Duele hoy, mucho, anotar que el maestro cálido, el de la dulce sonrisa (denominación atinada de Lebrecht) pero también el del propósito firme, el director que era capaz de dejarnos embobados y emocionados construyendo interpretaciones que, sin dejar de ser suyas, eran sobre todo de los compositores, el director de una integridad profesional extraordinaria, nos ha dejado. Por azares del destino, lo ha hecho el mismo día en que otro ilustre director, Semyon Bychkov, cumplía 67 años. Me enteré del fallecimiento de Jansons apenas unas horas después de felicitar a Bychkov por su cumpleaños.
Hoy recuerdo con congoja las dos últimas ocasiones en que ví al maestro letón. La primera fue en Salzburgo, en el verano de 2012. Un magnífico concierto con la Filarmónica de Viena: Don Juan de Strauss, los Wesendonck Lieder de Wagner con una fabulosa Nina Stemme, y una primorosa Primera de Brahms. No sólo estuvo todo sensacionalmente ejecutado, que por supuesto fue el caso. Fue la sensación de una consistencia, de una lógica de esas que te hace pensar: ‘esto tiene que ser así”. Se me quedó el concierto grabado en la memoria, y cuando salió el DVD, no dudé en adquirirlo. Es para mí el recuerdo de una velada inolvidable.
La última vez fue en diciembre de 2015. Un año que, por razones que no vienen al caso, fue extraordinariamente doloroso y problemático para mí. Tuve en ese momento la ocasión de ver y escuchar a Jansons en el Concierto de San Silvestre de la Filarmónica de Viena, que, como es sabido, es el mismo evento que el popular de año nuevo que todos ven en la televisión. Me quedé fascinado del exquisito gusto, la elegancia, la refinada expresividad que Jansons desplegó en aquel programa.
Tenía verdaderas ganas, como saben bien quienes me conocen, de verle en la visita que iba a girar a Madrid, en enero de 2020, con la Orquesta Sinfónica de la Radio de Baviera. Pero cuando hace meses empezó a cancelar actuaciones, temí lo peor. De hecho, dije a algunas personas cercanas a mí que me temía que estuviéramos asistiendo a los últimos latidos del corazón de Jansons. Cuánto lamento haber acertado en el pronóstico.

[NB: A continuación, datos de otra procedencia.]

This design comes from an exercise in tuning for small area on the open sky130 flow, not from production work. In this exercise RTL edits were held to simulation tests only and were not proved equivalent to the original.

==> flow/design.v, too long to show whole: its modules and the start of the top module <==
// module fa: 10 lines
// module pw_conv: 27 lines
// module ds_block_top: 1194 lines
module ds_block_top #(
    parameter int IMG_W  = 6,
    parameter int IMG_H  = 5,
    parameter int STRIDE = 1
) (
    input  wire                                    clk,
    input  wire                                    rstn,
    input  wire                                    in_valid,
    input  wire  [ds_pkg::NCH*ds_pkg::ACT_W-1:0]   in_pix,
    output logic                                   out_valid,
    output logic [ds_pkg::NOUT*ds_pkg::ACT_W-1:0]  out_pix
);
  // ...
==> flow/flow/run.sh <==
#!/bin/bash
# The standard synthesis; then the logic before the depthwise result register
# (all combinational cells except the full adders and the pointwise stage's
# cone) mapped again for area by flow/remap.tcl, every other cell untouched,
# and flow/equiv.tcl proving the result equivalent to the standard netlist;
# then the standard layout from floorplan on, with three changes: the port
# buffers are the smallest buffer (sky130_fd_sc_hd__buf_1); clock tree
# synthesis adds no dummy loads (its clustering settings repeat config.mk's);
# and the constant outputs share one tie cell instead of one each.
set -euo pipefail
export BUFFER_PORTS_ARGS="-buffer_cell sky130_fd_sc_hd__buf_1"
export SKIP_REPAIR_TIE_FANOUT=1
export CTS_ARGS="-sink_clustering_enable -repair_clock_nets -sink_clustering_size 14 -sink_clustering_max_diameter 90 -buf_list sky130_fd_sc_hd__clkbuf_8 -dont_use_dummy_load"
bash standard.sh synth > standard_synth.log 2>&1
R=orfs/results/sky130hd/ds_block_top/base
cp $R/1_2_yosys.v $R/1_2_yosys_standard.v
YOSYS="$FLOW_HOME/../tools/install/yosys/bin/yosys"
REMAP_RESULTS=$R REMAP_ABC=flow/remap.abc "$YOSYS" -c flow/remap.tcl > remap.log 2>&1
REMAP_RESULTS=$R "$YOSYS" -c flow/equiv.tcl > equiv.log 2>&1
rm -f $R/1_synth.odb $R/1_synth.sdc
bash standard.sh > standard.log 2>&1
==> flow/flow/equiv.tcl <==
# Proves that the remapped netlist does what the standard synthesis's does:
# flip-flops are cut points (same instances in both), every other cell is
# read as its function.
yosys -import
set lib $::env(FLOW_HOME)/platforms/sky130hd/lib/sky130_fd_sc_hd__tt_025C_1v80.lib
set res $::env(REMAP_RESULTS)
read_liberty -ignore_miss_func $lib
blackbox sky130_fd_sc_hd__df* sky130_fd_sc_hd__edf* sky130_fd_sc_hd__sdf* sky130_fd_sc_hd__dl* sky130_fd_sc_hd__conb_*
read_verilog $res/1_2_yosys_standard.v
yosys rename ds_block_top gold
read_verilog $res/1_2_yosys.v
yosys rename ds_block_top gate
flatten gold gate
opt_clean -purge gold gate
equiv_make gold gate equiv
equiv_simple -seq 0 equiv
equiv_status -assert equiv
==> flow/flow/remap.abc <==
strash
dc2
&get -n
&dch -f
&nf -a -R 1000
&put
topo
==> flow/flow/remap.tcl <==
# Maps the logic before the depthwise result register again for area: every
# combinational cell except the full adders and the fan-in cone of out_pix.
# Every other cell (all flip-flops, the full adders, the tie cell and the
# pointwise stage) stays exactly as the standard synthesis made it.
yosys -import
set lib $::env(FLOW_HOME)/platforms/sky130hd/lib/sky130_fd_sc_hd__tt_025C_1v80.lib
set res $::env(REMAP_RESULTS)
# Each library cell as its function, for techmap
read_liberty -ignore_miss_func $lib
blackbox sky130_fd_sc_hd__df* sky130_fd_sc_hd__edf* sky130_fd_sc_hd__sdf* sky130_fd_sc_hd__dl* sky130_fd_sc_hd__fa_* sky130_fd_sc_hd__conb_*
write_verilog -noattr $res/remap_cells.v
design -reset
read_liberty -lib $lib
read_verilog $res/1_2_yosys_standard.v
hierarchy -top ds_block_top
select -set pw o:out_pix %ci*:-sky130_fd_sc_hd__dfxtp_1,sky130_fd_sc_hd__conb_1,sky130_fd_sc_hd__fa_1 t:* %i
select -set s1 t:* t:sky130_fd_sc_hd__df* t:sky130_fd_sc_hd__edf* t:sky130_fd_sc_hd__fa_* t:sky130_fd_sc_hd__conb_* %u %u %u %d @pw %d
tee -o $res/remap_cone.txt select -list @s1
techmap -map $res/remap_cells.v @s1
techmap
opt -fast
abc -liberty $lib -dont_use sky130_fd_sc_hd__lpflow_bleeder_1 -dont_use sky130_fd_sc_hd__lpflow_clkbufkapwr_1 -dont_use sky130_fd_sc_hd__lpflow_clkbufkapwr_16 -dont_use sky130_fd_sc_hd__lpflow_clkbufkapwr_2 -dont_use sky130_fd_sc_hd__lpflow_clkbufkapwr_4 -dont_use sky130_fd_sc_hd__lpflow_clkbufkapwr_8 -dont_use sky130_fd_sc_hd__lpflow_clkinvkapwr_1 -dont_use sky130_fd_sc_hd__lpflow_clkinvkapwr_16 -dont_use sky130_fd_sc_hd__lpflow_clkinvkapwr_2 -dont_use sky130_fd_sc_hd__lpflow_clkinvkapwr_4 -dont_use sky130_fd_sc_hd__lpflow_clkinvkapwr_8 -dont_use sky130_fd_sc_hd__lpflow_decapkapwr_12 -dont_use sky130_fd_sc_hd__lpflow_decapkapwr_3 -dont_use sky130_fd_sc_hd__lpflow_decapkapwr_4 -dont_use sky130_fd_sc_hd__lpflow_decapkapwr_6 -dont_use sky130_fd_sc_hd__lpflow_decapkapwr_8 -dont_use sky130_fd_sc_hd__lpflow_inputiso0n_1 -dont_use sky130_fd_sc_hd__lpflow_inputiso0p_1 -dont_use sky130_fd_sc_hd__lpflow_inputiso1n_1 -dont_use sky130_fd_sc_hd__lpflow_inputiso1p_1 -dont_use sky130_fd_sc_hd__lpflow_inputisolatch_1 -dont_use sky130_fd_sc_hd__lpflow_isobufsrc_1 -dont_use sky130_fd_sc_hd__lpflow_isobufsrc_16 -dont_use sky130_fd_sc_hd__lpflow_isobufsrc_2 -dont_use sky130_fd_sc_hd__lpflow_isobufsrc_4 -dont_use sky130_fd_sc_hd__lpflow_isobufsrc_8 -dont_use sky130_fd_sc_hd__lpflow_isobufsrckapwr_16 -dont_use sky130_fd_sc_hd__lpflow_lsbuf_lh_hl_isowell_tap_1 -dont_use sky130_fd_sc_hd__lpflow_lsbuf_lh_hl_isowell_tap_2 -dont_use sky130_fd_sc_hd__lpflow_lsbuf_lh_hl_isowell_tap_4 -dont_use sky130_fd_sc_hd__lpflow_lsbuf_lh_isowell_4 -dont_use sky130_fd_sc_hd__lpflow_lsbuf_lh_isowell_tap_1 -dont_use sky130_fd_sc_hd__lpflow_lsbuf_lh_isowell_tap_2 -dont_use sky130_fd_sc_hd__lpflow_lsbuf_lh_isowell_tap_4 -dont_use sky130_fd_sc_hd__probe_p_8 -dont_use sky130_fd_sc_hd__probec_p_8  -script $::env(REMAP_ABC) t:\$_*
opt_clean -purge
splitnets
opt_clean -purge
insbuf -buf sky130_fd_sc_hd__buf_4 A X
tee -o $res/remap_stat.txt stat -liberty $lib
write_verilog -noattr -nohex -nodec $res/1_2_yosys.v
==> flow/standard.sh <==
#!/bin/bash
# synth_recipe.tcl (not shown) runs the flow's synth.tcl, then flattens the netlist and writes it again
# the make line also repeats each setting of config.mk as NAME=value (left out here)
make -C /OpenROAD-flow-scripts/flow DESIGN_CONFIG=/design/flow/config.mk WORK_HOME=/design/flow/orfs CLKGATE_MAP_FILE= SYNTH_SCRIPT=/design/flow/synth_recipe.tcl "${@:-finish}"
==> flow/config.mk <==
export PLATFORM = sky130hd
export DESIGN_NAME = ds_block_top
export DESIGN_NICKNAME = ds_block_top
export VERILOG_FILES = /design/flow/design.v
export SDC_FILE = /design/flow/constraint.sdc
export NUM_CORES = 4
export LEC_CHECK = 0
export CAP_MARGIN = 20
export CORE_MARGIN = 2
export CORE_UTILIZATION = 40
export CTS_BUF_LIST = sky130_fd_sc_hd__clkbuf_8
export CTS_CLUSTER_DIAMETER = 90
export CTS_CLUSTER_SIZE = 14
export SLEW_MARGIN = 20
export SYNTH_HIERARCHICAL = 1
export SYNTH_MINIMUM_KEEP_SIZE = 0
==> flow/constraint.sdc <==
create_clock -name core_clock -period 8.0 [get_ports {clk}]
set_input_delay 1.6000 -clock core_clock [delete_from_list [all_inputs] [get_ports {clk}]]
set_output_delay 1.6000 -clock core_clock [all_outputs]
set_load 0.01 [all_outputs]
==> summary.md, run 1 <==
| Metric | Value |
|---|---|
| Status | timing/DRC/antenna clean |
| Top Usage Layer GRT | met2 |
| Fraction of area in registers | 49.6% |
| Post-cts gate resize count | 0 |
| Post-CTS Setup Inserts | 0 |
| Multi-input gate share of total cell area | 41.8% |
| Inverters, non-clock | 91 |
| Global route total overflow | 0 |
| Crit path buf inv count | 3 |
| Slowest CP cell | o21bai_2 |
| Max reg flops | 448 |
| Total GRT Usage | 16.7% |
| Top sig layer | met4 |
| Clk Latency, worst-skew pair | 0.63 ns |
| Starting density of the core | 40.2% |
| Leading cell type in the layout, fill and taps excluded | edfxtp_1 |
| Nets@finish | 2375 |
| DIE AREA | 69400 um^2 |
| Worst setup SP type | register |
| Met3 Resource Use GR | 2.58% |
| M1 GR Usage | 25.1% |
| Mapped Area | 26900 um^2 |
| Non-clock buffer share | 1.63% |
| Clock Skew | 0.0282 ns |
| Biggest Area Class | registers |
| Syn Area/Cell | 14.8 um^2 |
| Peak fanout along the critical path | 37 |
| Reg2reg end | d1[1]$_SDFF_PP0_ |
| Cells along the critical path | inv_1 > ha_1 > a21o_1 > a21oi_1 > a311o_1 > a2111oi_2 > or2_4 > buf_4 > nor2_1 > a21oi_1 > ha_1 > and4_1 > a21oi_1 > nand2_1 > a21oi_1 > o21a_1 > a311oi_2 > o21bai_2 > nor2_1 > buf_1 |
| Sequential cell count | 489 |
| Met2 wire len | 26000 um |
| # hold bufs at CTS | 0 |
| CP Class | reg2out |
| CP Data Arrival Time | 5.91 ns |
| Final hold vios | 0 |
| CP required | 6.40 ns |
| End of the worst hold path | sr[5][19]$_DFFE_PP_ |
| Die X | 263 um |
==> run 2, diff against run 1 <==
--- a/flow/design.v
+++ b/flow/design.v
@@ -63,16 +63,20 @@
     input  wire  [ds_pkg::NCH*ds_pkg::ACT_W-1:0]   in_pix,
     output logic                                   out_valid,
     output logic [ds_pkg::NOUT*ds_pkg::ACT_W-1:0]  out_pix
 );
     logic [2:0]  col, row;
     logic [2:0]  ncol, nrow;
     logic        drain, adv, emit;
     logic        ok_l, ok_r, ok_t, ok_b;
+    assign ok_l = (col != 3'd1);
+    assign ok_r = (col != 3'd0);
+    assign ok_t = (col == 3'd0) ? (row != 3'd2) : (row != 3'd1);
+    assign ok_b = (col == 3'd0) ? (row != 3'd6) : (row != 3'd5);
     assign drain = (row == 3'd5) || (row == 3'd6);
     assign adv   = in_valid || drain;
     assign emit  = adv && (row != 3'd0) && !(row == 3'd1 && col == 3'd0);
     always_comb begin
         if (row == 3'd6) begin
             ncol = 3'd0;
             nrow = 3'd0;
         end else if (col == 3'd5) begin
@@ -82,27 +86,19 @@
             ncol = col + 3'd1;
             nrow = row;
         end
     end
     always_ff @(posedge clk or negedge rstn) begin
         if (!rstn) begin
             col   <= '0;
             row   <= '0;
-            ok_l  <= 1'b1;
-            ok_r  <= 1'b0;
-            ok_t  <= 1'b1;
-            ok_b  <= 1'b1;
         end else if (adv) begin
             col   <= ncol;
             row   <= nrow;
-            ok_l  <= (ncol != 3'd1);
-            ok_r  <= (ncol != 3'd0);
-            ok_t  <= (ncol == 3'd0) ? (nrow != 3'd2) : (nrow != 3'd1);
-            ok_b  <= (ncol == 3'd0) ? (nrow != 3'd6) : (nrow != 3'd5);
         end
     end
     logic [31:0] sr [1:14];
     always_ff @(posedge clk) begin
         if (adv) begin
             sr[1] <= in_pix;
             for (int i = 2; i <= 14; i++) sr[i] <= sr[i-1];
         end
==> run 2 against run 1 <==
  * Now fails the layout checks on negative setup slack
  * Critical endpoint is now d0[6]$_SDFF_PN0_
  * Cell count rose by 0.50%
  * Clock skew rose by 0.0051 ns
  * Synthesized area fell by 1.3%
  * Setup slack got worse by 0.68 ns
  * Count of clock-buffer cells in the layout fell by 1
  * Synthesized cell count fell by 2.4%
  * Via count fell by 0.14%
  * Utilization rose by 1.3 points
  * Sequential cell count fell by 4
  * Sequential share of layout area fell by 0.94 points
  * Fmax fell by 8.3%
==> summary.md, run 2 <==
| Metric | Value |
|---|---|
| Fmax | 122 MHz |
| Share of cells above drive strength 1 | 9.37% |
| CTS max path bufs | 3 |
| Pin count of the biggest net entering global routing | 180 |
| Most frequent cells in the layout | edfxtp_1, fa_1, nand2_1 |
| Worst path most repeated cell | maj3_2 |
| Worst-Margin Slew | 1.04 ns |
| CP top delay family | adder cells |
| Global-route wire length before repair | 87400 um |
| Final hold vios | 0 (unchanged) |
| Synthesis warning total | 9 |
| Final worst slack | -0.194 ns |
| Leading cell type in the layout, fill and taps excluded | edfxtp_1 |
| IO Count | 100 |
| Drt drc | 0 |
| Clk Latency, worst-skew pair | 0.62 ns (about the same) |
| Area delta synth->final | 10.0% |
| Syn Area/Cell | 14.9 um^2 (+1.1%) |
| Hold Crit Class | reg2reg |
| Global route total overflow | 0 (unchanged) |
| Die height | 262 um |
| Mapped Area | 26600 um^2 (-1.3%) |
| CP required | 8.55 ns (+2.15 ns) |
| Final HPWL DP | 43400 um |
| CP Class | reg2reg |
| Antenna-violating nets left | 0 |
| Top Registers | sr (448), d0 (15), d1 (15) |
| IO Port Bufs | 76 |
| Max H-tree Level | 2 |
| Clock-pin slew on the worst setup and hold paths | 0.10 ns |
| Nets@finish | 2398 (+0.97%) |
| Num Clock Sinks | 485 |
| Minimum clock period | 8.19 ns |
| Syn Nets | 2224 |
| DRT Pass-1 Iters | 5 |
| Status | failed layout checks |
| Initial DRC count | 866 |
| Routed vias | 14200 |
| Slowest CP cell | or4b_4 |
| Die X | 262 um (-0.65%) |
| Final GP Congestion | 0.910 |
| # hold bufs at CTS | 0 (unchanged) |
| Max Slew Vio Count | 0 |
| Initial antenna violation count | 1 |
| Total GRT Usage | 17.0% (+0.21 points) |
| DP Area | 28500 um^2 |
| Worst Setup End Kind | register |
| Crit path buf inv count | 2 (-1) |
| Max reg flops | 448 (unchanged) |
| # Max-Cap Violations | 0 |
| CP Data Arrival Time | 8.75 ns (+2.84 ns) |
| Vias in the first global route | 15100 |
| Clk root buf | clkbuf_8 |
| Cts bufs inserted | 41 |
| Post-route design area | 29200 um^2 |
| Starting density of the core | 40.4% (+0.18 points) |
| Hold WS | 0.393 ns |
| DR WL/cell | 19.8 um |
| Cell Rows | 94 |
| DIE AREA | 68500 um^2 (-1.3%) |
| Crit-path max cell delay | 0.55 ns |
| Final period util | 102% |
| RSZ-0062 raised after global routing | yes |
| Failing Checks | negative setup slack |
| Gate Count Post-Synth | 1781 |
| Post-Route WL | 55900 um |
| Slew headroom | 30.5% |
| TritonCTS clock tree | built |
| Post-layout util | 44.5% |
| Worst setup SP type | register |
| Peak fanout along the critical path | 13 (-65%) |
| Reg with most FFs | sr |
| Drt via density | 5.04 |
| Core ar. | 65700 um^2 |
| Clock Skew | 0.0333 ns (+0.00511 ns) |
| Final setup vio count | 15 |
==> run 2: path summary, 6_finish.rpt <==
kind	from	endpoint	slack, ns	cells past startpoint
max in group asynchronous	rstn	col[0]$_DFFE_PN0P_	6.78	1
worst max-delay path	col[2]$_DFFE_PN0P_	d0[6]$_SDFF_PN0_	-0.19	31
worst max register to register	col[2]$_DFFE_PN0P_	d0[6]$_SDFF_PN0_	-0.19	31
worst min register to register	sr[1][29]$_DFFE_PP_	sr[2][29]$_DFFE_PP_	0.39	0
worst min-delay path	sr[1][29]$_DFFE_PP_	sr[2][29]$_DFFE_PP_	0.39	0
min in group asynchronous	rstn	row[1]$_DFFE_PN0P_	0.89	1
==> run 2: layer usage <==
layer | vias up | track usage [%] | share of wire [%]
met5 | - | 0 | 0
met4 | 0 | 4.89 | 2.4
met3 | 71 | 2.80 | 4.7
met2 | 293 | 25.5 | 45
met1 | 7408 | 25.5 | 48
li1 | 6420 | - | -
==> run 2: through the flow <==
stage | worst slack (ns) | std cells | TNS (ns)
2_1_floorplan | -0.350 | 1781 | -4.03
3_5_place_dp | -0.224 | 2764 | -2.51
3_3_place_gp | -0.139 | 2764 | -1.02
6_report | -0.194 | 2818 | -2.26
4_1_cts | -0.187 | 2811 | -2.06
5_1_grt | -0.468 | 2818 | -6.13
==> run 2: cell type report <==
| class | instances | area (um^2) |
|---|---|---|
| well taps | 864 | 1080 |
| diodes | 1 | 2.50 |
| inverters | 95 | 359 |
| repair buffers | 162 | 1030 |
| clock buffers | 41 | 564 |
| flip-flops and latches | 485 | 14200 |
| fillers | 5851 | 36500 |
| multi-input cells | 1170 | 12000 |
==> run 2: repair_timing <==
item,CTS,global route
pin swaps,7,9
setup buffers,6,7
gates resized for setup,13,10
cloned,0,0
endpoints found under the setup margin,29,31

## what the ideal ports hide
In the flow no input, the clock included, has a driving cell. The finished layouts below were timed again as built, in two steps.
Step 1 sets driving cells, clkbuf_16 on the clock port and buf_2 on the other inputs (assumed; they add their load-dependent delay and slew).
Step 2 also shifts input and output timing later by t, the mid clock arrival at the registers, as if the neighbouring blocks saw the same clock.
a / b / c = ideal / step 1 / step 2; a / b = the first two.
| run | t (ns) | setup slack, ns | clock arrival spread, ns | worst register clock-pin slew, ns |
|---|---|---|---|---|
| run 1 | 0.669 | 0.488 / 0.435 / 0.552 | 0.030 / 0.030 | 0.09 / 0.09 |
| run 2 | 0.661 | -0.194 / -0.194 / -0.194 | 0.044 / 0.043 | 0.10 / 0.10 |
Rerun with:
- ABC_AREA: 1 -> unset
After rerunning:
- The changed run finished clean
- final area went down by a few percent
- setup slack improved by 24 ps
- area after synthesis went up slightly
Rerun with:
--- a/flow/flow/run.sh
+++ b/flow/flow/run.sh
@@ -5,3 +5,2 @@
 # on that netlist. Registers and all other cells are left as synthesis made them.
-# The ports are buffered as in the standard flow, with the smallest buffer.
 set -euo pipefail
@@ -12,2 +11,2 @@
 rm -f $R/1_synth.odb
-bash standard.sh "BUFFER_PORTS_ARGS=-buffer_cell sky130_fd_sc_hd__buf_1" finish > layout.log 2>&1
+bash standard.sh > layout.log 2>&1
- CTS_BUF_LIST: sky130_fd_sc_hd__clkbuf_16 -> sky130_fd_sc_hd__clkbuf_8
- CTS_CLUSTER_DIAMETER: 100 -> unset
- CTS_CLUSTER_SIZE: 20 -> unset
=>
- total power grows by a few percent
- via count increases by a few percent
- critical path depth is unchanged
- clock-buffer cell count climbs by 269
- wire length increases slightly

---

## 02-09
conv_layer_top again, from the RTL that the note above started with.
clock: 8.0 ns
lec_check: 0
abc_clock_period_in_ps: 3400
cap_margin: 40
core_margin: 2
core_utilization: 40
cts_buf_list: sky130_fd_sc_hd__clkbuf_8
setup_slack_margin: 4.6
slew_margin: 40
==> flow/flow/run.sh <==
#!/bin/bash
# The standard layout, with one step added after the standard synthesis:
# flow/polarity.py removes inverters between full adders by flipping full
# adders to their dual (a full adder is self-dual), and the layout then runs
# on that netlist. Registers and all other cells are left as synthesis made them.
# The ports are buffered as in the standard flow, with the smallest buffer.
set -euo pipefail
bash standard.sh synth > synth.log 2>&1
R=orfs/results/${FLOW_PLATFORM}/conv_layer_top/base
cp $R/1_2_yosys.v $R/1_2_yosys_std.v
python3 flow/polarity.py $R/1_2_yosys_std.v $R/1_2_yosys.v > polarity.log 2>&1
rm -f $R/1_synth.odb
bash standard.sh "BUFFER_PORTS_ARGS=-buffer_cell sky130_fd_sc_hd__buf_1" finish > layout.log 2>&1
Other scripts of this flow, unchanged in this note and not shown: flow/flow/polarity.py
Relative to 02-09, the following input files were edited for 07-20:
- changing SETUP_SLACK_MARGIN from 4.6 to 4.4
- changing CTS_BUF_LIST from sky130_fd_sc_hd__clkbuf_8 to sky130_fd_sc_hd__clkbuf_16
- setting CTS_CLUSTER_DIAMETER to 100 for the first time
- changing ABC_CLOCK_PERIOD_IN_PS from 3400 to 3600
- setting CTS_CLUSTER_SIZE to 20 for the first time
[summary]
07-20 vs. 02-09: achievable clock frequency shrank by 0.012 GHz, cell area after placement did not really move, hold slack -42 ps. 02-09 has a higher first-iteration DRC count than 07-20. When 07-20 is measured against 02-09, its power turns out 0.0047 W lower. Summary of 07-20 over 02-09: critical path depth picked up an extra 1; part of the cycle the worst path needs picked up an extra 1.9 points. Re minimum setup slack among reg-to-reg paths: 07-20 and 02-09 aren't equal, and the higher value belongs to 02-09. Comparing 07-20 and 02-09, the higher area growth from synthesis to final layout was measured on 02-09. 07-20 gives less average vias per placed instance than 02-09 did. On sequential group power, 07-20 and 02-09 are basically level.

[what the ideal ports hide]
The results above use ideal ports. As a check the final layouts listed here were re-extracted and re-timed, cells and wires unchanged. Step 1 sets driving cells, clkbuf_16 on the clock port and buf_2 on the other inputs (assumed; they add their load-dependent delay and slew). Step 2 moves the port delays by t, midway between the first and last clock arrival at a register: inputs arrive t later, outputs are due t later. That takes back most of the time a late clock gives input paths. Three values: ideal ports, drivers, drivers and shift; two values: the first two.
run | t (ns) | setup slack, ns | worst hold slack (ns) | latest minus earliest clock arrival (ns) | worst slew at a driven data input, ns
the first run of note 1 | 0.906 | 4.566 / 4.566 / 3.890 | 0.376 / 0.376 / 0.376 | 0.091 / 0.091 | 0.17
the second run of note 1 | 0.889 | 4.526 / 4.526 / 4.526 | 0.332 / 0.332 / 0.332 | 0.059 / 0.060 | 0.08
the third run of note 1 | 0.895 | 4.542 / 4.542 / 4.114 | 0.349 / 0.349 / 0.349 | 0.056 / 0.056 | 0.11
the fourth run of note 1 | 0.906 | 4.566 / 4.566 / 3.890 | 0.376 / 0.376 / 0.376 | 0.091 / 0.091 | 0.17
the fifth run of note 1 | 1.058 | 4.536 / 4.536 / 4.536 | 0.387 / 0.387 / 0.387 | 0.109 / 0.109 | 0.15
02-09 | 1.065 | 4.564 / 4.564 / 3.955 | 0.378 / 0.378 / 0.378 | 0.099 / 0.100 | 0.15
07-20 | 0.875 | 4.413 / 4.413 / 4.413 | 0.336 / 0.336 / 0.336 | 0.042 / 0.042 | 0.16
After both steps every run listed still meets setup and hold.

Nos queda el inolvidable recuerdo de sus grabaciones, tanto en disco como en DVD, los documentales sobre él, sus ensayos, y más documentos que, con seguridad, irán viendo la luz. Por ahora, a quienes nos ganó con tantas de sus interpretaciones, con tanta sabiduría y con tan magnífico, humilde y respetuoso hacer artístico, sólo nos queda digerir su desaparición.
No se ha ido un director más. Ni siquiera un director excelente. Nos ha dejado, en palabras de Rattle, que no es ningún indocumentado, “el mejor de todos nosotros”. Descanse en paz, querido maestro.